Fé é acolher Jesus (1,12; 5,34), conhecer e reconhecê-lo como enviado do Pai (6,29; 12,44; 14,1.10; 17,8,21-25; 20,31). Quem crê, será salvo, terá a vida eterna (vv. 16.18; 5,25; 10,26-28). Como contrário à “salvação”, entende-se aqui o “julgamento” de condenação (vv. 17-19). A incredulidade se fecha ao dom do amor, e com isso fica julgada e condenada.

Ora, o julgamento é este: a luz veio ao mundo, mas os homens preferiram as trevas à luz, porque suas ações eram más. Quem pratica o mal odeia a luz e não se aproxima da luz, para que suas ações não sejam denunciadas. Mas quem age conforme a verdade aproxima-se da luz, para que se manifeste que suas ações são realizadas em Deus (vv. 19-21).

A palavra grega krisis significa julgamento/condenação e distinção/separação. No princípio, “Deus separou a luz das trevas” (Gn 1,4): ao vir ao mundo, Jesus, a luz do mundo, atua um julgamento de separação de acordo com a reação dos homens (8,12; 12,46-48).

O tema se desenvolve com a imagem clássica da luz e das trevas (Jo 1,5; Is 5,20: inversão de valores). Deus “amou” o mundo (Rm 8,32; 1Jo 4,9), os homens “amaram” as trevas (cf. Sb 17,4 e, referido à morte, Sb 1,16). O perverso busca a escuridão para agir impunemente, como refúgio no delito (Jó 24,14; Eclo 23,18-19). A luz de Jesus manifesta a realidade do ser humano (Sl 90,8). O fato de que Deus quer salvar este mundo que não o merece, e ainda dar (entregar) o mais precioso que ele tem, o seu Filho unigênito, é o milagre do seu amor.

Em v. 14, a cruz já foi anunciada no símbolo da serpente de bronze. O Papa Francisco falou na Sexta-feira Santa (2013) no Coliseu: “Nesta noite, deve permanecer uma única palavra, que é a própria Cruz. A Cruz de Jesus é a Palavra com que Deus respondeu ao mal do mundo.

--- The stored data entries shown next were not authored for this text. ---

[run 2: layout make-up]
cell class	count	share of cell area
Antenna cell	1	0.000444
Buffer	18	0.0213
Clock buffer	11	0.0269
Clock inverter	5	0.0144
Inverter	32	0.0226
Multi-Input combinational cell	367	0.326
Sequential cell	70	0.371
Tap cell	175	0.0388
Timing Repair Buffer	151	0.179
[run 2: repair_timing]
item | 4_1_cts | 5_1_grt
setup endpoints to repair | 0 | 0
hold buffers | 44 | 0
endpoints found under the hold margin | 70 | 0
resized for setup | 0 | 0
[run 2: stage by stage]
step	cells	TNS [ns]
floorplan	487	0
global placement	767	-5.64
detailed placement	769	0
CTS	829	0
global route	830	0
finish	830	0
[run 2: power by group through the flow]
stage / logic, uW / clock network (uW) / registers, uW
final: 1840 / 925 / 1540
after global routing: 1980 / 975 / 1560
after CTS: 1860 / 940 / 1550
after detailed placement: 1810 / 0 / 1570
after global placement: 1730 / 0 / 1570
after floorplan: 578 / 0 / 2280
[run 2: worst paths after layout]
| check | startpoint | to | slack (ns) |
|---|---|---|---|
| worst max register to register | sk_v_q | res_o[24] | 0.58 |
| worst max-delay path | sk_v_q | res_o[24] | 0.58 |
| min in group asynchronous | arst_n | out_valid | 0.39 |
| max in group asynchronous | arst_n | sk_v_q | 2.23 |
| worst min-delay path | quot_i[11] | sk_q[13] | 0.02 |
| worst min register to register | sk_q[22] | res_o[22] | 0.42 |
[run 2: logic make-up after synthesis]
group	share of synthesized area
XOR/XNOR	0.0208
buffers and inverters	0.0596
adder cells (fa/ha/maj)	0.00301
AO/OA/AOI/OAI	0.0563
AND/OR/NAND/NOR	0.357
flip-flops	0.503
$ cat src/design/prqr_front.sv
// ----------------------------------------------------------------------------
// prqr_front
// Decodes the action of an incoming transfer and normalizes its report fields.
// ----------------------------------------------------------------------------
module prqr_front
   import prqr_pkg::*;
(
   input  logic        req_valid,
   input  logic [1:0]  req_action,
   input  logic [2:0]  req_report_type,
   input  logic [63:0] req_report_payload,
   input  logic [15:0] req_report_usage,
   input  logic [3:0]  req_report_length,
   input  logic        q_full,
   output logic        req_stall,
   output logic        q_push,
   output cmd_type     q_data
);

   always_comb begin
      q_data.slot.payload     = req_report_payload[PAYLOAD_BITS-1:0];
      q_data.slot.meta.rtype  = req_report_type;
      q_data.slot.meta.usage  = req_report_usage;
      // raw length saturates
      if (req_report_length > 4'(MAX_RAW_LEN)) begin
         q_data.slot.meta.length = 4'(MAX_RAW_LEN);
      end else begin
         q_data.slot.meta.length = req_report_length;
      end
      unique case (req_action)
         ACT_ENQUEUE: q_data.op = OP_ENQUEUE;
         ACT_TICK:    q_data.op = OP_TICK;
         ACT_CLEAR:   q_data.op = OP_CLEAR;
         ACT_UNUSED:  q_data.op = OP_IDLE;
      endcase
   end

   assign req_stall = q_full;
   assign q_push    = req_valid && !q_full;

endmodule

Às vezes parece-nos que Deus não responda ao mal, que permaneça calado. Na realidade, Deus falou, respondeu, e a sua resposta é a Cruz de Cristo: uma Palavra que é amor, misericórdia, perdão. É também julgamento: Deus julga amando-nos. Lembremo-nos: Deus julga amando-nos. Se acolho o seu amor, estou salvo; se o recuso, estou condenado, não por Ele, mas por mim mesmo, porque Deus não condena, Ele unicamente ama e salva.”

O site da CNBB comenta: A vinda de Jesus ao mundo é a grande manifestação do amor misericordioso de Deus, que não quer a morte do pecador, mas que ele se converta e viva, e por isso manda o seu próprio Filho, não para condenar o mundo, mas para que o mundo seja salvo por ele, ou seja, pelo mistério de sua paixão, morte e ressurreição, todas as pessoas que querem viver segundo a luz, realizando as obras de Deus, e fugir das obras das trevas, fugir do pecado e das suas consequências, deixam de ser escravas do pecado e da morte e tornam-se livres, filhos e filhas de Deus, para viver segundo a graça e caminhar na esperança de que viverá eternamente junto de Deus.